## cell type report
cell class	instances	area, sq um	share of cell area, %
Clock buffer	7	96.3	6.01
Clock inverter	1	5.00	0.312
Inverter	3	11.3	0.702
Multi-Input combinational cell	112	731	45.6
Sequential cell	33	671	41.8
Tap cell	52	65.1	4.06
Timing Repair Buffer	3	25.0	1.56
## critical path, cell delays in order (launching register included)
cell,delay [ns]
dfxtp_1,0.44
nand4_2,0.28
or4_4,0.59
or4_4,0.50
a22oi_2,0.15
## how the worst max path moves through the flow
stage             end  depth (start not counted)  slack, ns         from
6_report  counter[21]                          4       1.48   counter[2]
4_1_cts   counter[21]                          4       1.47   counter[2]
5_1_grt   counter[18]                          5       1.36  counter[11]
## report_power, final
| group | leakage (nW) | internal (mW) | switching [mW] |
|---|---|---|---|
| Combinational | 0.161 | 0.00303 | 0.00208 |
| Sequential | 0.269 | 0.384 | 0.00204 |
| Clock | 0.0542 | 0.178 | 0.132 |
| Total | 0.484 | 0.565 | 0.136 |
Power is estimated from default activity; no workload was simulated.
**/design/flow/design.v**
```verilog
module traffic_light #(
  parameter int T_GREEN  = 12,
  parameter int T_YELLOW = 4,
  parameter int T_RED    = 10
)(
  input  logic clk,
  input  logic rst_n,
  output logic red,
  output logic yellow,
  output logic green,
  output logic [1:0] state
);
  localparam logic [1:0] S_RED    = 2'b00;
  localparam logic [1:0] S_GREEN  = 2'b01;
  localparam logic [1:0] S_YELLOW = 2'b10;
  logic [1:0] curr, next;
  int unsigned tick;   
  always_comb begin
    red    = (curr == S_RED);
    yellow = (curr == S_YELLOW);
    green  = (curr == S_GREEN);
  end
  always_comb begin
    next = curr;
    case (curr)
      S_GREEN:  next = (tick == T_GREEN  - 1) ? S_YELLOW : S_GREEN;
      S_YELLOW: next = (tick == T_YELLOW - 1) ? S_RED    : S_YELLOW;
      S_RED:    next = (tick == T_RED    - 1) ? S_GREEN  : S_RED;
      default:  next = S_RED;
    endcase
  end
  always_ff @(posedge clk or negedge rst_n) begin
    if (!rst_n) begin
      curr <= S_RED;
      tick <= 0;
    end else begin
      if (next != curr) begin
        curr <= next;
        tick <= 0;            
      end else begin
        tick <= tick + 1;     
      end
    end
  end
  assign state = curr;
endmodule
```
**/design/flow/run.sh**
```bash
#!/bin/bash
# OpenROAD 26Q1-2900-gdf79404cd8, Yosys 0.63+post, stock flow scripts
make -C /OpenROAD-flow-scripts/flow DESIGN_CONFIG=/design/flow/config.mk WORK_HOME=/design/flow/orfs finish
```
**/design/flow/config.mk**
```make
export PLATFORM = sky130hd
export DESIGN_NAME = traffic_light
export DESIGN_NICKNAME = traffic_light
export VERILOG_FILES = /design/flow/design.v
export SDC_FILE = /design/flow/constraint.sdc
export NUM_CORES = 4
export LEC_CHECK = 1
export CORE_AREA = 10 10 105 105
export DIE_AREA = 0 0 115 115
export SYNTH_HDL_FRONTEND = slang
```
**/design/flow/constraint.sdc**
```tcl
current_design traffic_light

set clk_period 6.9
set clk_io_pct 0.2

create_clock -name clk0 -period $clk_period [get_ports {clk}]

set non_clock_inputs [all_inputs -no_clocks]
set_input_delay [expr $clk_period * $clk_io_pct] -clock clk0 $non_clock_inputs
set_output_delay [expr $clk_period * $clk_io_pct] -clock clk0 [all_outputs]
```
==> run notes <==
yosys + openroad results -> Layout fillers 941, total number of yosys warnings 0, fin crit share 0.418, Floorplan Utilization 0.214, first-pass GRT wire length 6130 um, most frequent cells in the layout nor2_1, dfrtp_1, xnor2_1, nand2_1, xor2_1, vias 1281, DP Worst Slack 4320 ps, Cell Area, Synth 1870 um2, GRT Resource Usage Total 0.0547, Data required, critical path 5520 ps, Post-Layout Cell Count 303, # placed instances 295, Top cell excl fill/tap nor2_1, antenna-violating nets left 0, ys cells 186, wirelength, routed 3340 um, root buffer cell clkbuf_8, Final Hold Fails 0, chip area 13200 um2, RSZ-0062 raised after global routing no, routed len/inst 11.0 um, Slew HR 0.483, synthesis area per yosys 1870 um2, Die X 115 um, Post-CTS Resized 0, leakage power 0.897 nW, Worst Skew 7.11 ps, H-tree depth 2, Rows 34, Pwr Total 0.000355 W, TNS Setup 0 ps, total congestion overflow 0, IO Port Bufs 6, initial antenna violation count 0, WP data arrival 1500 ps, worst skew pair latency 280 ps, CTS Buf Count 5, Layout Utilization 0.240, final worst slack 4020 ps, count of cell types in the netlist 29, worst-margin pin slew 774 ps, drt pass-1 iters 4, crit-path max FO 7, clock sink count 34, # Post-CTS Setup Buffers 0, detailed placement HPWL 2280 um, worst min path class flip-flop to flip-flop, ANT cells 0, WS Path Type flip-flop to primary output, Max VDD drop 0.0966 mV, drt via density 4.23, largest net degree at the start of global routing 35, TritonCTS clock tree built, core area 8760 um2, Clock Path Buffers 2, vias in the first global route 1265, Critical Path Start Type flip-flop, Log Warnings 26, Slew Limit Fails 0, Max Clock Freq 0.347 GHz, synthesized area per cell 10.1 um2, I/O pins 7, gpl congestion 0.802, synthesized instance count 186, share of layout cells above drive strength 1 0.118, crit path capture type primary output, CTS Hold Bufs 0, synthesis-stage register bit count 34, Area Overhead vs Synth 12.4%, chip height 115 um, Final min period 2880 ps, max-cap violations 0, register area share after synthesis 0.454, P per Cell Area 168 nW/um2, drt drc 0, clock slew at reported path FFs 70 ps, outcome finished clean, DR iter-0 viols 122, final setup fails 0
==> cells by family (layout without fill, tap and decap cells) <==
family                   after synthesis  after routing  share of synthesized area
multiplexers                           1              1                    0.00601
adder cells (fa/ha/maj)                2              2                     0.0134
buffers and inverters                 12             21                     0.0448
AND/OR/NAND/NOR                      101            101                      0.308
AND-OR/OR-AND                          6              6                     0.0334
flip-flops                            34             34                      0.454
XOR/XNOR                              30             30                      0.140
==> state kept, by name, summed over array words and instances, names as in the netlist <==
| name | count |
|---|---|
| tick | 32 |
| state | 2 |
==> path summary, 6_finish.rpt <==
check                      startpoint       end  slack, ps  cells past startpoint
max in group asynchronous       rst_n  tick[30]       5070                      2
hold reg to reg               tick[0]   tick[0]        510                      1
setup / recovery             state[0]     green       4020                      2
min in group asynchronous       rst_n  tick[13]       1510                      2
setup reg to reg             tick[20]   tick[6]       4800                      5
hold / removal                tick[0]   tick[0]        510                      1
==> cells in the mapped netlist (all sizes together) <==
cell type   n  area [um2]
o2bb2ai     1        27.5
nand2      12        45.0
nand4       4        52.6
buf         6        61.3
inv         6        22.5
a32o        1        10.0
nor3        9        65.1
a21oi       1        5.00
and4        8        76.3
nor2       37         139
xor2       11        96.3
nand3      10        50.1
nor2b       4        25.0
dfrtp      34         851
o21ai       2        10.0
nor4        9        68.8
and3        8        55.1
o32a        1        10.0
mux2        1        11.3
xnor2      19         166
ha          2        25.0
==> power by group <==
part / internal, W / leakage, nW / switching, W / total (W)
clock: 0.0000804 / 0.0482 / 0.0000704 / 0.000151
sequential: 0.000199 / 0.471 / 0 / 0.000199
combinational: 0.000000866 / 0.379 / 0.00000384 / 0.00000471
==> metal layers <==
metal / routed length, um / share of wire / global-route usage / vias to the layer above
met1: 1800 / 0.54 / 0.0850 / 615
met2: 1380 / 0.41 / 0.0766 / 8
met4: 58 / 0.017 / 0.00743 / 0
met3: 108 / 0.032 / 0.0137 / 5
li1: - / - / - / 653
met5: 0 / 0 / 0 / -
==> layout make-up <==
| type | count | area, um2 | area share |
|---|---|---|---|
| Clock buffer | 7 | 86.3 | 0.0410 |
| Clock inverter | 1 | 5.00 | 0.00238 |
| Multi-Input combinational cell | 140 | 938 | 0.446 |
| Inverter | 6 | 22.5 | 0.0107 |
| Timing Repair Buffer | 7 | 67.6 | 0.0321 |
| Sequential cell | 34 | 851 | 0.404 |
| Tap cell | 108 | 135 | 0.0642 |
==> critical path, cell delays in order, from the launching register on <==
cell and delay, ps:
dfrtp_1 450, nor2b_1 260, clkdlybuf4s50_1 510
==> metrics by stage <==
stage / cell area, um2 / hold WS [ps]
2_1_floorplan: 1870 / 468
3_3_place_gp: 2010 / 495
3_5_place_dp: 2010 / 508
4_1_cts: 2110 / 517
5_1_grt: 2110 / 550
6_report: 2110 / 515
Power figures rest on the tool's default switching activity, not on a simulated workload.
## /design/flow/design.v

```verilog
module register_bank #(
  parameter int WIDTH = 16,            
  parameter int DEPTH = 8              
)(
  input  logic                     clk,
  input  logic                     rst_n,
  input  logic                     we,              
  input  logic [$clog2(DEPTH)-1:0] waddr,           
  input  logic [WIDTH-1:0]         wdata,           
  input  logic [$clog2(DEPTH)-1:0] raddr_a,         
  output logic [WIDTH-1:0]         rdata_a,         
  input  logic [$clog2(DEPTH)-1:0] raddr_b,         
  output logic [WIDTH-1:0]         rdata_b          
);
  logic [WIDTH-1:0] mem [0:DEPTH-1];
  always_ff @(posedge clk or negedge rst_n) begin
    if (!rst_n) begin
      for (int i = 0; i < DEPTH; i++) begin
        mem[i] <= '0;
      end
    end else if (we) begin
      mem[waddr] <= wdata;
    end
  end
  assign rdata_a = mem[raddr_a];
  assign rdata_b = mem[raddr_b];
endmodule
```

■ ■ ■ ■ ■

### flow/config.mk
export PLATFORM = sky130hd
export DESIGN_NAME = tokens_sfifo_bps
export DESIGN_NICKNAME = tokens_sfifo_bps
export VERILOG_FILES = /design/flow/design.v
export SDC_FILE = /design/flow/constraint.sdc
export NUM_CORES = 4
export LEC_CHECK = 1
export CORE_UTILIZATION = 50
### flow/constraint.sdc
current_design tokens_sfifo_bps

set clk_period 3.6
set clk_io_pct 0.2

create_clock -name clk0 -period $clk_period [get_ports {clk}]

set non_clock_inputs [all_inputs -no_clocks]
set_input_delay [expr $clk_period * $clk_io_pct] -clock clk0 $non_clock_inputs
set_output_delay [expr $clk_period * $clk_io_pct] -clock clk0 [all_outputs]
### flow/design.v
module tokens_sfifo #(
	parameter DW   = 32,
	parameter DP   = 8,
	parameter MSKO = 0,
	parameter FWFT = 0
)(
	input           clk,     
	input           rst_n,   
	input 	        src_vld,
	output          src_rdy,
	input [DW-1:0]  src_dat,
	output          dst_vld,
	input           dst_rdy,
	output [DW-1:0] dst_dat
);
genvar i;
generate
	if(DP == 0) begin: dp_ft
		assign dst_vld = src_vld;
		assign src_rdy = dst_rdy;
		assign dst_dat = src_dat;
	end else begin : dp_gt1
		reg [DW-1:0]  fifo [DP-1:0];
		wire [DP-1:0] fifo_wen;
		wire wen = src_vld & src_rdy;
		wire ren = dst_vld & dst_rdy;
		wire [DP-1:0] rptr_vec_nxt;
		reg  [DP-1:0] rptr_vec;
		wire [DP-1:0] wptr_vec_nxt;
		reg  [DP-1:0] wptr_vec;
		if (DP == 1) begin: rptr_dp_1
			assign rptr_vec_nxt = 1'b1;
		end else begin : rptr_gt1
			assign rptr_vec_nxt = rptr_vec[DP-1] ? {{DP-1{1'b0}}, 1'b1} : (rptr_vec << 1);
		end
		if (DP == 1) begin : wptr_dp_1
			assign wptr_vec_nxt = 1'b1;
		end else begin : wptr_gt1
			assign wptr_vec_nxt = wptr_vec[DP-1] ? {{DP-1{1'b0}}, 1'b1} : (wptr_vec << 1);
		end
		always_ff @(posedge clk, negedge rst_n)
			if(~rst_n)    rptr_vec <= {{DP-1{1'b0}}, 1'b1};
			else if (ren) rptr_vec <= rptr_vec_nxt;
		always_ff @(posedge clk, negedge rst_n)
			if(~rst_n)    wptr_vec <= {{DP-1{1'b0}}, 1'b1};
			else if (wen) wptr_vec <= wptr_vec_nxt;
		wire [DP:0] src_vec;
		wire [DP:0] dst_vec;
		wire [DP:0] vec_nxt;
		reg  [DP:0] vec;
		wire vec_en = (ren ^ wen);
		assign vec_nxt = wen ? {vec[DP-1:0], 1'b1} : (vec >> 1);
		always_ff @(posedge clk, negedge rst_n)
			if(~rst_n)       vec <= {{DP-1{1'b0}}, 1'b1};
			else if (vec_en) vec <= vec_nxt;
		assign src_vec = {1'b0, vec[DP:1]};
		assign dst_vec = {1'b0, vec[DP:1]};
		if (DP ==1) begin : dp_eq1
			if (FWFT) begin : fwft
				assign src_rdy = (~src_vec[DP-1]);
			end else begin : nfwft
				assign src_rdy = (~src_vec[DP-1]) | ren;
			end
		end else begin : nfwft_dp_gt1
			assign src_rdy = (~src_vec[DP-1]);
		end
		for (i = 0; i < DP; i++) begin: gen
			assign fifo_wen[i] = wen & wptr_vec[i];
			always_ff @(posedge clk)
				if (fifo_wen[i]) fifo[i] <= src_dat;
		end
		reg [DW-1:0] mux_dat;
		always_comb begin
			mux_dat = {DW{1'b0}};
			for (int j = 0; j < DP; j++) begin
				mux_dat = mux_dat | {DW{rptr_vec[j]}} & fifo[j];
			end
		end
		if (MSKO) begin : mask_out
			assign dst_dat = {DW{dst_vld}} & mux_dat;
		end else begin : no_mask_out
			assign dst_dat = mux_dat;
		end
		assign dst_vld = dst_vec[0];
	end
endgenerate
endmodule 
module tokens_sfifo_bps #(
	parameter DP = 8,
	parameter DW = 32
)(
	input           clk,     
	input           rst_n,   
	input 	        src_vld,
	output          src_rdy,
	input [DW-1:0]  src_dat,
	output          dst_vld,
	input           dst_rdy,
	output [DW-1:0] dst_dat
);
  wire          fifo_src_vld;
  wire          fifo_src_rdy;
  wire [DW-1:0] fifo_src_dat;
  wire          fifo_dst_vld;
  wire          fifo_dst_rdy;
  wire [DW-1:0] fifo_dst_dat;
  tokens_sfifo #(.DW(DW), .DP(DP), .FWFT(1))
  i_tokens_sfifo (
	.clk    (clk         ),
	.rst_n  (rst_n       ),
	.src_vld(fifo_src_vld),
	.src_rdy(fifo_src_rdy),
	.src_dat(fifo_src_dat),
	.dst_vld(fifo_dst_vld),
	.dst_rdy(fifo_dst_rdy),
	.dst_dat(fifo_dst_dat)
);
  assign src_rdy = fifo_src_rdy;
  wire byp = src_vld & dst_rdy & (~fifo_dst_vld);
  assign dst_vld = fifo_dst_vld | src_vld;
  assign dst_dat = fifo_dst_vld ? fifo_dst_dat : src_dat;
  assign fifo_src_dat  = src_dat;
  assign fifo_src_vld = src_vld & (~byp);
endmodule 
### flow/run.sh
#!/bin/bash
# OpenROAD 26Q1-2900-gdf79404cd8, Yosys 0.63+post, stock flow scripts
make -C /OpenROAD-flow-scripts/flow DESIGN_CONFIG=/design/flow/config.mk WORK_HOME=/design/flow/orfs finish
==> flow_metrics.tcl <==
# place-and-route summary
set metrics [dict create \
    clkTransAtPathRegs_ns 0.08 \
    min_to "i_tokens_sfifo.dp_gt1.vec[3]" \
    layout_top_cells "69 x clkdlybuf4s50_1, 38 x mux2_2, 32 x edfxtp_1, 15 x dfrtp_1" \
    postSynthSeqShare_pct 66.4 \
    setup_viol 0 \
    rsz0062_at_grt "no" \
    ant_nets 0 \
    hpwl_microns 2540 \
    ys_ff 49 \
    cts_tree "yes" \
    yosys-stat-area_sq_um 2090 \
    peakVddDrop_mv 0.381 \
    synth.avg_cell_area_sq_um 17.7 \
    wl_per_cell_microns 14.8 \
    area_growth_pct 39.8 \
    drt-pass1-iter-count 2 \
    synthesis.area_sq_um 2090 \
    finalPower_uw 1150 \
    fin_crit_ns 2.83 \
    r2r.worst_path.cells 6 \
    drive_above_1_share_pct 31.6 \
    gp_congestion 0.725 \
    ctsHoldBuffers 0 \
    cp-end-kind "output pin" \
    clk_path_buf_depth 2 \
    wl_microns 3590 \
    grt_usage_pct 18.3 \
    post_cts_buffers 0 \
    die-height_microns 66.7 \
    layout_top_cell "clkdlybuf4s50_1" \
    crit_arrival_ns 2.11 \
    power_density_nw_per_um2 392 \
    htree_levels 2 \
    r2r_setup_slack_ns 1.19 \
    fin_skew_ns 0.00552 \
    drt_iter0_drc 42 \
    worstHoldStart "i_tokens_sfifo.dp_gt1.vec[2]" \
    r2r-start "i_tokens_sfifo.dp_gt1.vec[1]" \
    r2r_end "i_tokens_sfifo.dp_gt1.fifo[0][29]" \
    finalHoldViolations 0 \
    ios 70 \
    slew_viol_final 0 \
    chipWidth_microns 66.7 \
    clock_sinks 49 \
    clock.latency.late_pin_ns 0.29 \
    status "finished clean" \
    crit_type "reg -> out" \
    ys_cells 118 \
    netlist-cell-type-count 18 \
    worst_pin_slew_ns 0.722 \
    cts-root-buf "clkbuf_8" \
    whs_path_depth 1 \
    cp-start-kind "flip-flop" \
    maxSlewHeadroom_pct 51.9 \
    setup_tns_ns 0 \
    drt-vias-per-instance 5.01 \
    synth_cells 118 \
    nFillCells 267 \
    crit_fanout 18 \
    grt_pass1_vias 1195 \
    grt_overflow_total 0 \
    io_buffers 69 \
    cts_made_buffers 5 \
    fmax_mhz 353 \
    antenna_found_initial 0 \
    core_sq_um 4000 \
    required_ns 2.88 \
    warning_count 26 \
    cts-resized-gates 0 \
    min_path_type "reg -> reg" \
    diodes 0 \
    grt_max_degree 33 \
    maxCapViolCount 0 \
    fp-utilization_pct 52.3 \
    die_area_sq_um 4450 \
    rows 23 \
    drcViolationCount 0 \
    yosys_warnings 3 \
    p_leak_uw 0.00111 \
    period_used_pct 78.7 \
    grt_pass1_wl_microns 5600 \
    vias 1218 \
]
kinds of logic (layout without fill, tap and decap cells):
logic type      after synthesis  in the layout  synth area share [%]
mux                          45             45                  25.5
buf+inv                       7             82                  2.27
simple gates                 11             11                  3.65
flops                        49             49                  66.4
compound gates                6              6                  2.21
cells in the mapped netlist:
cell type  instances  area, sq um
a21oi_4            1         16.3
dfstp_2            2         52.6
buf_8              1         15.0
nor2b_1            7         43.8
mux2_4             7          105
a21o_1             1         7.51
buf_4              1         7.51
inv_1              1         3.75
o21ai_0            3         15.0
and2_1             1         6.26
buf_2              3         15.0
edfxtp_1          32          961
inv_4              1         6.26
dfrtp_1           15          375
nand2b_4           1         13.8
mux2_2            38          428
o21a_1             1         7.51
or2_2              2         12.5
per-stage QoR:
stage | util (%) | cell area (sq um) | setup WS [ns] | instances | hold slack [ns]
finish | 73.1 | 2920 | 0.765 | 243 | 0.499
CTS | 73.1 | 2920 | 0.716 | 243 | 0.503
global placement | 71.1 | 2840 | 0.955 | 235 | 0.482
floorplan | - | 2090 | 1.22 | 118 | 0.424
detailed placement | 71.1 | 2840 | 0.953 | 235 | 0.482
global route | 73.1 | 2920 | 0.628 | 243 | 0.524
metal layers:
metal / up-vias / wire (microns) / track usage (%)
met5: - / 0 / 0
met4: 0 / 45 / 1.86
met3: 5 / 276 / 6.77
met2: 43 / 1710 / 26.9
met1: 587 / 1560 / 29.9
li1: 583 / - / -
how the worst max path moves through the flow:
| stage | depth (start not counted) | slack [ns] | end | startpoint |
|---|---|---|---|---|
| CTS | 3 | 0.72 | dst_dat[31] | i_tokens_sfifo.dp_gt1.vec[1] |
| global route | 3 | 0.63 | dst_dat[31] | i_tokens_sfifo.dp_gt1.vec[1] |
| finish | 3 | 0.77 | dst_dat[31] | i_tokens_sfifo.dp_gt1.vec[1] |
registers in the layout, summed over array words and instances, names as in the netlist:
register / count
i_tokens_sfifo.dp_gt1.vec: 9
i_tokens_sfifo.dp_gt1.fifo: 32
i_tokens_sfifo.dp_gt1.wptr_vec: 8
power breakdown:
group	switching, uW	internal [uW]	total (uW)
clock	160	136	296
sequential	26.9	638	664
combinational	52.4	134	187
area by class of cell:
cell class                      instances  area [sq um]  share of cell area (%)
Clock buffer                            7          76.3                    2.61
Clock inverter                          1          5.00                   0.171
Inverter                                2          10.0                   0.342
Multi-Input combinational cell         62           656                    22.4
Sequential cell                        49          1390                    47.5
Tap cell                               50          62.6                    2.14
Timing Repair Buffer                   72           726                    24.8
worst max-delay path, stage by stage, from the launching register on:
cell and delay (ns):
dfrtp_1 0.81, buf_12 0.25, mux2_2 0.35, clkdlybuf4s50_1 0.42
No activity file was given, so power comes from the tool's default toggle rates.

■ ■ ■ ■ ■

● **WORK ITEM**
Go through the records. Copy each line where "counter" appears.

● **TASK ANSWER**
6_report  counter[21]                          4       1.48   counter[2]
4_1_cts   counter[21]                          4       1.47   counter[2]
5_1_grt   counter[18]                          5       1.36  counter[11]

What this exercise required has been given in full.